Did President Trump refer to the novel coronavirus as a hoax? No, that's not true: Audio and video clips making the rounds have been edited and taken out of context to suggest Trump was calling the coronavirus a hoax. Instead, the president was referring to what he believed were Democratic efforts to politicize the coronavirus.
The claim has appeared in an advertisement from Joe Biden's Democratic presidential campaign as well as a tweet published by Priorities USA on March 23, 2020 (archived here). It opened:
"Trump refused to take the threat of the coronavirus seriously, now he won't take responsibility as his administration has been totally unprepared for this crisis. https://t.co/Jdh1GY9HHS"
Users on social media only saw this:
Priorities USA on Twitter
Snopes and other fact checkers have concluded that Trump did not call the coronavirus a hoax, though his remarks created some confusion. Instead, he said that Democrats were politicizing the virus. Here is a transcript of the February 28, 2020, event that featured Trump's comments. Lead Stories has emphasized the words from the audio clip in bold so readers can see they were taken out of context:
Now the Democrats are politicizing the coronavirus. You know that, right? Coronavirus. They're politicizing it. We did one of the great jobs, you say, "How's President Trump doing?", "Oh, nothing, nothing." They have no clue, they don't have any clue.
They can't even count their votes in Iowa, they can't even count. No, they can't. They can count their votes. One of my people came up to me and said, "Mr. President, they tried to beat you on Russia, Russia, Russia." That didn't work out too well. They couldn't do it. They tried the impeachment hoax. That was on a perfect conversation.
They tried anything, they tried it over and over, they've been doing it since she got in. It's all turning, they lost. It's all turning, think of it, think of it. And this is their new hoax.
In both of the ads, Trump's comments had been selectively edited out of context and strung together as a mashup. It's a practice that, to be fair, has been done by political parties for years in their campaign ads.
Trump's comments at the rally did create some confusion. The next day, at a news conference, the president said he was talking about the Democrats' criticism of him, not referring to the coronavirus as a hoax:
No, no, no. 'Hoax' referring to the action that they take to try and pin this on somebody, because we've done such a good job. The hoax is on them, not -- I'm not talking about what's happening here; I'm talking what they're doing. That's the hoax. That's just a continuation of the hoax, whether it's the impeachment hoax or the 'Russia, Russia, Russia' hoax.
This is what I'm talking about. Certainly not referring to this. How could anybody refer to this? This is very serious stuff. But the way they refer to it -- because these people have done such an incredible job, and I don't like it when they are criticizing these people. And that's the hoax. That's what I'm talking about.

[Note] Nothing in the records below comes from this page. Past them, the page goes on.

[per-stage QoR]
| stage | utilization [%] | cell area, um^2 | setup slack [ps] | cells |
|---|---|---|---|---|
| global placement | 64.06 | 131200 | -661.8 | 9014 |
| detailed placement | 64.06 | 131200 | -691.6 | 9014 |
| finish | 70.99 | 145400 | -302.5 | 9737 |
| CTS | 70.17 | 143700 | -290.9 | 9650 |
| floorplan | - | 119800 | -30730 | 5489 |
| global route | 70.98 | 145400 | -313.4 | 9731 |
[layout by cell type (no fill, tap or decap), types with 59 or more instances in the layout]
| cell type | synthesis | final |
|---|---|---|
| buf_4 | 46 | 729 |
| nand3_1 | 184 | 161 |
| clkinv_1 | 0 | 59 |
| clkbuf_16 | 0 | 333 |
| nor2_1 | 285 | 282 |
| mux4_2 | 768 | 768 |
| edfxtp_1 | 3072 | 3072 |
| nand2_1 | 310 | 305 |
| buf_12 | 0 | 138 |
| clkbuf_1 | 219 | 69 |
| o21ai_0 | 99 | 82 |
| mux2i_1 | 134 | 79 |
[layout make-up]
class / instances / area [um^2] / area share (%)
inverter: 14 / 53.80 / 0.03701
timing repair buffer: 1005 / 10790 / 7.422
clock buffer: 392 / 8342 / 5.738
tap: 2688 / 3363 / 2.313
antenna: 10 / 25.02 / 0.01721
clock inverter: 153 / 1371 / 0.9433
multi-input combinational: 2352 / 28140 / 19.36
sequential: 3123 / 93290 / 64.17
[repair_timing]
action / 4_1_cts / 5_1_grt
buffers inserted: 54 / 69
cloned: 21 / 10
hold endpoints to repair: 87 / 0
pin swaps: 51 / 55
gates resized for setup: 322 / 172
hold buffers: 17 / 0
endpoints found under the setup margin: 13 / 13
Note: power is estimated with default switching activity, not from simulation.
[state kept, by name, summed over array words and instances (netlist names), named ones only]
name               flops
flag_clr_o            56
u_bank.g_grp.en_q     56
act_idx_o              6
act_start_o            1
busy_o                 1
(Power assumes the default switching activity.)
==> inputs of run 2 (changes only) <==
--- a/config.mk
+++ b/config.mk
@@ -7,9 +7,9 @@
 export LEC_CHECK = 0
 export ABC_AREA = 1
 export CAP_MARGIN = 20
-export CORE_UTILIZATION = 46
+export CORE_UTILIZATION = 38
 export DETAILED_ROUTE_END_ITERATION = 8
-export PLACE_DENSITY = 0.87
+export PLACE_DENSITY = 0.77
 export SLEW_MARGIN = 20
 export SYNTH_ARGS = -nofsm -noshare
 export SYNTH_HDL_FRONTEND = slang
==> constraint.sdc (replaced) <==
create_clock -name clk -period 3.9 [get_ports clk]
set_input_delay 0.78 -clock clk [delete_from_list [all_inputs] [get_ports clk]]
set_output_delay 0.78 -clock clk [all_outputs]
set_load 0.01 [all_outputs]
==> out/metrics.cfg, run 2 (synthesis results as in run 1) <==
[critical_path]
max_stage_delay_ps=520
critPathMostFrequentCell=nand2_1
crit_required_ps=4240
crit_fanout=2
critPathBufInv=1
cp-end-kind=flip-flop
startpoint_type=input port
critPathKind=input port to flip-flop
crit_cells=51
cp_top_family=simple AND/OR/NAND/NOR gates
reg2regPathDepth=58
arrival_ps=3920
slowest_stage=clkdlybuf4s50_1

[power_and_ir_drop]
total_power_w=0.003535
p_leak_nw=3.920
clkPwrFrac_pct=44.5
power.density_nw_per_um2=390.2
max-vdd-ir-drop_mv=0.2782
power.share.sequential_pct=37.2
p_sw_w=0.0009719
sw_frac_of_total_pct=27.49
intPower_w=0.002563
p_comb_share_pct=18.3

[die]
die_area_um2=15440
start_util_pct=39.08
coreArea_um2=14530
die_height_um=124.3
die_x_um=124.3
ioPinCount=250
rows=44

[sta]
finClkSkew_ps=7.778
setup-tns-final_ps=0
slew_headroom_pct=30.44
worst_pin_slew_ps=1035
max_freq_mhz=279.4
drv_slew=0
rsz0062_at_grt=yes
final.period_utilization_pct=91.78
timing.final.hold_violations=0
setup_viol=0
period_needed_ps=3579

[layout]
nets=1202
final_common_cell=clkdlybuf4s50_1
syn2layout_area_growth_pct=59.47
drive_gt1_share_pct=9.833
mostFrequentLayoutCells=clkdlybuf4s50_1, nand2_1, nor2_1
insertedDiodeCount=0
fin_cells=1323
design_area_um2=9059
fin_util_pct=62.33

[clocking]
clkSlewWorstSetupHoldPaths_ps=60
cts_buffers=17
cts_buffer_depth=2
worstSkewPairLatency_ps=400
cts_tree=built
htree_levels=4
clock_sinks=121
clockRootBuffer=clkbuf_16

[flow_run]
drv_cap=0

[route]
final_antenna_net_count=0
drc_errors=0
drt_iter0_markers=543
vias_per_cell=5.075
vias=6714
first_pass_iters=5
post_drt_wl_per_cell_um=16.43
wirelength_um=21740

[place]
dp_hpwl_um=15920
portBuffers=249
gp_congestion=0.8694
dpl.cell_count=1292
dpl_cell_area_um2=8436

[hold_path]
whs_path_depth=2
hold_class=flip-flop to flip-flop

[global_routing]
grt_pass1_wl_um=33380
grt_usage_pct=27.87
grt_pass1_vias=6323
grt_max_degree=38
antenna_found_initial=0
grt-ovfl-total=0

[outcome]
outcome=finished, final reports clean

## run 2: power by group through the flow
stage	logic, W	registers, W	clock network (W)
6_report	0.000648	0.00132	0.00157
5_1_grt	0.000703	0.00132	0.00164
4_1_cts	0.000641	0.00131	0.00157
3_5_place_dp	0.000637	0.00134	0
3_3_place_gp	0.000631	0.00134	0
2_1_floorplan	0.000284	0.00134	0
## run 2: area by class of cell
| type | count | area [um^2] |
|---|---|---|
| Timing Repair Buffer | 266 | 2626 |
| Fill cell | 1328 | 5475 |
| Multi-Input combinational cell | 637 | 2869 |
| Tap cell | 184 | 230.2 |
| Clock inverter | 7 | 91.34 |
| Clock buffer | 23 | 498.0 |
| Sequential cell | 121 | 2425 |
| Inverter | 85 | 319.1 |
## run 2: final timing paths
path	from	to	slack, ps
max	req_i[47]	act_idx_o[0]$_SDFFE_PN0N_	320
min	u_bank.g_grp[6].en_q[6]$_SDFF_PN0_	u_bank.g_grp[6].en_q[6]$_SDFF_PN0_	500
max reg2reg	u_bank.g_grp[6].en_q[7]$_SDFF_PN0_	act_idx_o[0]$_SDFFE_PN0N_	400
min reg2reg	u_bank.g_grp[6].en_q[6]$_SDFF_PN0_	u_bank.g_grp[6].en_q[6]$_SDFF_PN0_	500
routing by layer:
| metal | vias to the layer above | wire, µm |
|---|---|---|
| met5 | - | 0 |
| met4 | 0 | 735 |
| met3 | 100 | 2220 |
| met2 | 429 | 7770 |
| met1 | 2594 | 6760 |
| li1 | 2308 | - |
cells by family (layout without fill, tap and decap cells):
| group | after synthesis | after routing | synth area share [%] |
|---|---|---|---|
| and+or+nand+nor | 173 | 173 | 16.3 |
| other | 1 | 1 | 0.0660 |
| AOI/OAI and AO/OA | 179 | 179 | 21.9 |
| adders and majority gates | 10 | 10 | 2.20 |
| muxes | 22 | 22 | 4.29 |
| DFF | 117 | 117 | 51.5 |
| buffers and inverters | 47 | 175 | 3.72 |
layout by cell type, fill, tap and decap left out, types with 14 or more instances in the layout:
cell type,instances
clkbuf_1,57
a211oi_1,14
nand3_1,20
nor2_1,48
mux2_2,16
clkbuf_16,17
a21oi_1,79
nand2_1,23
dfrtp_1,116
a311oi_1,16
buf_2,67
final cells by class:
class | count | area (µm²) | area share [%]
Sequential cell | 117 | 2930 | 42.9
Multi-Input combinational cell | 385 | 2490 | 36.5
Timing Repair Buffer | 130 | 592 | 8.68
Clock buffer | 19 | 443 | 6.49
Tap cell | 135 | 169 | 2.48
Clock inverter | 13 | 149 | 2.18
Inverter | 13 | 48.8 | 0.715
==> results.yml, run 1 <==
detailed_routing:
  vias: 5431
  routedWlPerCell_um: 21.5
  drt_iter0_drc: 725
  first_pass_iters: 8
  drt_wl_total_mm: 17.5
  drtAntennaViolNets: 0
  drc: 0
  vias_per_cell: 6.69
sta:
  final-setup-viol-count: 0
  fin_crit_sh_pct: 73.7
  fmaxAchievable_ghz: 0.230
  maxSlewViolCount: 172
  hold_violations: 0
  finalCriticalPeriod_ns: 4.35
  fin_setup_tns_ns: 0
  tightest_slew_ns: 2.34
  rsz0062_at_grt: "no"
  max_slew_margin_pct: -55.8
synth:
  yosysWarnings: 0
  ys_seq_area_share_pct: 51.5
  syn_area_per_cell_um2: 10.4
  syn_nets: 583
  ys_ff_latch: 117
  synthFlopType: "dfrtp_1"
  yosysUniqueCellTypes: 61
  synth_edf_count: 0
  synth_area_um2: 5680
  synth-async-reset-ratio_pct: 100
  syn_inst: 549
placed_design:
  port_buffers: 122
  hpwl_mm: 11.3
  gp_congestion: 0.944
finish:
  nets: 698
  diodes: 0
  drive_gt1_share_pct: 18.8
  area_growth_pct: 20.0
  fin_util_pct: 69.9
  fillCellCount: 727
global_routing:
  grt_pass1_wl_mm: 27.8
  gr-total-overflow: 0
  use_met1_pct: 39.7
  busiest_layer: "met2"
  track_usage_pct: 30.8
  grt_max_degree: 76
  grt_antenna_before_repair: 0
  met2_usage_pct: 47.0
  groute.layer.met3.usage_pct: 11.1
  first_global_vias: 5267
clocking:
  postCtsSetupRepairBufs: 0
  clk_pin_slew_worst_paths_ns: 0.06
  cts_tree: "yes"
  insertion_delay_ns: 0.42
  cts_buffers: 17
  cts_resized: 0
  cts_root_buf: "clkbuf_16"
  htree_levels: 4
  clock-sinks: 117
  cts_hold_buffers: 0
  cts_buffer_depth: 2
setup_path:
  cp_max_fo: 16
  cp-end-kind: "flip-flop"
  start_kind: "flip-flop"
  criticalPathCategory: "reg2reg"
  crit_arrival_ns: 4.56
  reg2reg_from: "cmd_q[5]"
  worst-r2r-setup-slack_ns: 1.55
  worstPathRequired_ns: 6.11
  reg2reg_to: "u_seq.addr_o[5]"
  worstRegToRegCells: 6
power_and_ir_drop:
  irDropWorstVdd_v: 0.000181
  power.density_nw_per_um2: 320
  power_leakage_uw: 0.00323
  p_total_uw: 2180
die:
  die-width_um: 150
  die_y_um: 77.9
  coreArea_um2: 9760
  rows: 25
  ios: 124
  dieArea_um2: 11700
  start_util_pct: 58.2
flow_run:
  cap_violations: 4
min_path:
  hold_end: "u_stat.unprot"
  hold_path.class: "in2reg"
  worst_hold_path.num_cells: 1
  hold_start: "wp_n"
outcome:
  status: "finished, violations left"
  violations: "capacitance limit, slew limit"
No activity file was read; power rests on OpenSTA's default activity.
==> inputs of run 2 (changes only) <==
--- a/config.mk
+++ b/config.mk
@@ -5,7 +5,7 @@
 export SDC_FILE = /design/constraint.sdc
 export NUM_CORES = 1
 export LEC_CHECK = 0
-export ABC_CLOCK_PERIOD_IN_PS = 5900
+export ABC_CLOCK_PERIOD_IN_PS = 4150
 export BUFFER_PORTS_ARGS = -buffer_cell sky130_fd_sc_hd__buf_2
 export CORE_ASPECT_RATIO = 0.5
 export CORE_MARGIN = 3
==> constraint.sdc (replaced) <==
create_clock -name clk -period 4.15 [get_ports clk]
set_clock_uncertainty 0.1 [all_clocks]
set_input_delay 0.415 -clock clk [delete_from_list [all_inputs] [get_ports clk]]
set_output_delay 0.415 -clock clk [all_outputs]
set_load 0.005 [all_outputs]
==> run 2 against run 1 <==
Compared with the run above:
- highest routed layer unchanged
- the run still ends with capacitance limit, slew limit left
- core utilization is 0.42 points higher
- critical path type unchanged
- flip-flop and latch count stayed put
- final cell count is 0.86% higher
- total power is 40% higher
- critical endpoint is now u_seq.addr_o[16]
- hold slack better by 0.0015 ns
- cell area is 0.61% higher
$ cat src/rtl/ecc_half_check.sv
`timescale 1ns/1ps
// Two-stage syndrome classifier for one sector.
// Stage 1 (on load): syndrome, all-zero screen, pair comparison.
// Stage 2 (on adv):  bit count and final class / location.
module ecc_half_check
  import nand_ecc_pkg::*;
#(
  parameter int PAR_W = 11
) (
  input  logic                 clk,
  input  logic                 rst_n,
  input  logic                 load,
  input  logic                 adv,
  input  logic                 active,
  input  logic [2*PAR_W-1:0]   calc,
  input  logic [2*PAR_W-1:0]   stored,
  output ecc_status_e          status,
  output logic [PAR_W-1:0]     loc
);
  localparam int CODE_W = 2 * PAR_W;
  localparam int CNT_W  = $clog2(CODE_W + 1);

  logic [CODE_W-1:0] syn_d;
  logic [PAR_W-1:0]  calc_fold, stored_fold;
  logic              quiet_d, pairs_d;

  assign syn_d       = calc ^ stored;
  assign calc_fold   = calc[PAR_W-1:0]   ^ calc[CODE_W-1:PAR_W];
  assign stored_fold = stored[PAR_W-1:0] ^ stored[CODE_W-1:PAR_W];
  assign pairs_d     = ((calc_fold ^ stored_fold) == {PAR_W{1'b1}});
  assign quiet_d     = (syn_d == '0) || (calc == '0) || (stored == '0);

  logic [CODE_W-1:0] syn_q;
  logic              quiet_q, pairs_q, active_q;

  always_ff @(posedge clk or negedge rst_n) begin
    if (!rst_n) begin
      syn_q    <= '0;
      quiet_q  <= 1'b1;
      pairs_q  <= 1'b0;
      active_q <= 1'b0;
    end else if (load) begin
      syn_q    <= syn_d;
      quiet_q  <= quiet_d;
      pairs_q  <= pairs_d;
      active_q <= active;
    end
  end

  logic [CNT_W-1:0] ones;

  ecc_popcount #(.W(CODE_W)) u_count (
    .vec   (syn_q),
    .count (ones)
  );

  always_ff @(posedge clk or negedge rst_n) begin
    if (!rst_n) begin
      status <= ST_CLEAN;
      loc    <= '0;
    end else if (adv) begin
      loc <= '0;
      if (!active_q || quiet_q) begin
        status <= ST_CLEAN;
      end else if (ones == CNT_W'(1)) begin
        status <= ST_CODE_ERR;
      end else if ((ones == CNT_W'(PAR_W)) && pairs_q) begin
        status <= ST_FIXED;
        loc    <= syn_q[PAR_W-1:0];
      end else begin
        status <= ST_FATAL;
      end
    end
  end

  // the adder tree agrees with a direct bit count of the syndrome.
  a_r4_tree_count: assert property (@(posedge clk) disable iff (!rst_n)
    adv |-> (ones == CNT_W'($countones(syn_q))));

  // a location is only ever reported for a correctable sector.
  a_r5_loc_only_fixed: assert property (@(posedge clk) disable iff (!rst_n)
    (status != ST_FIXED) |-> (loc == '0));

  // a sector loaded while inactive reports clean once classified.
  a_r7_idle_clean: assert property (@(posedge clk) disable iff (!rst_n)
    (load && !active) |=> ##1 (status == ST_CLEAN));

endmodule
<file path="config.mk">
export PLATFORM = sky130hd
export DESIGN_NAME = ctree_booth_reduce
export DESIGN_NICKNAME = d
export VERILOG_FILES = /design/src/rtl/ctree_pkg.sv /design/src/rtl/ctree_c42_cell.sv /design/src/rtl/ctree_c42_row.sv /design/src/rtl/ctree_fa_row.sv /design/src/rtl/ctree_level.sv /design/src/rtl/ctree_booth_reduce.sv
export SDC_FILE = /design/constraint.sdc
export NUM_CORES = 1
export LEC_CHECK = 0
export BUFFER_PORTS_ARGS = -buffer_cell sky130_fd_sc_hd__buf_2
export CELL_PAD_IN_SITES_DETAIL_PLACEMENT = 0
export CELL_PAD_IN_SITES_GLOBAL_PLACEMENT = 1
export CORE_ASPECT_RATIO = 2
export CORE_MARGIN = 10
export CORE_UTILIZATION = 30
export DETAILED_ROUTE_END_ITERATION = 10
export PLACE_DENSITY_LB_ADDON = 0.1
export RECOVER_POWER = 50
export SETUP_SLACK_MARGIN = 0.5
export SYNTH_ARGS = -nofsm -noshare
export SYNTH_HDL_FRONTEND = slang
export SYNTH_SLANG_ARGS = --single-unit
</file>
<file path="constraint.sdc">
create_clock -name vclk -period 5.2
set_input_delay 1.04 -clock vclk [all_inputs]
set_output_delay 1.04 -clock vclk [all_outputs]
set_load 0.005 [all_outputs]
</file>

According to The Hill, The Trump campaign wants the ads to be flagged by Twitter as "manipulated media." It accuses Twitter of a double-standard because, so far, Twitter has only applied that tag to one other clip: a video by the Trump campaign that had made it appear Biden was saying, "We can only re-elect Donald Trump." The rest of the sentence was edited out, which changed the meaning. Lead Stories wrote about this on March 8, 2020.
While Trump did not explicitly call the coronavirus a hoax, critics say he downplayed the threat of the virus in the first couple of months of the year, comparing it to the flu, for example. On March 9, 2020, he tweeted:
So last year 37,000 Americans died from the common Flu. It averages between 27,000 and 70,000 per year. Nothing is shut down, life & the economy go on. At this moment there are 546 confirmed cases of CoronaVirus, with 22 deaths. Think about that!
-- Donald J. Trump (@realDonaldTrump) March 9, 2020
There were also complaints that federal aid to states was slow, that efforts to speed testing were not rolled out quickly enough and that Trump routinely sent confused messages to the public by countering what Dr. Anthony Fauci was saying about the dire situation of COVID-19.
Still, the president never explicitly referred to the coronavirus as a hoax. By February 28, 2020 - the day of that rally in which he said, "This is their new hoax" - the virus had claimed the lives of 2,923 people around the world. Rather, Democrats edited two separate clips together to try to give that impression.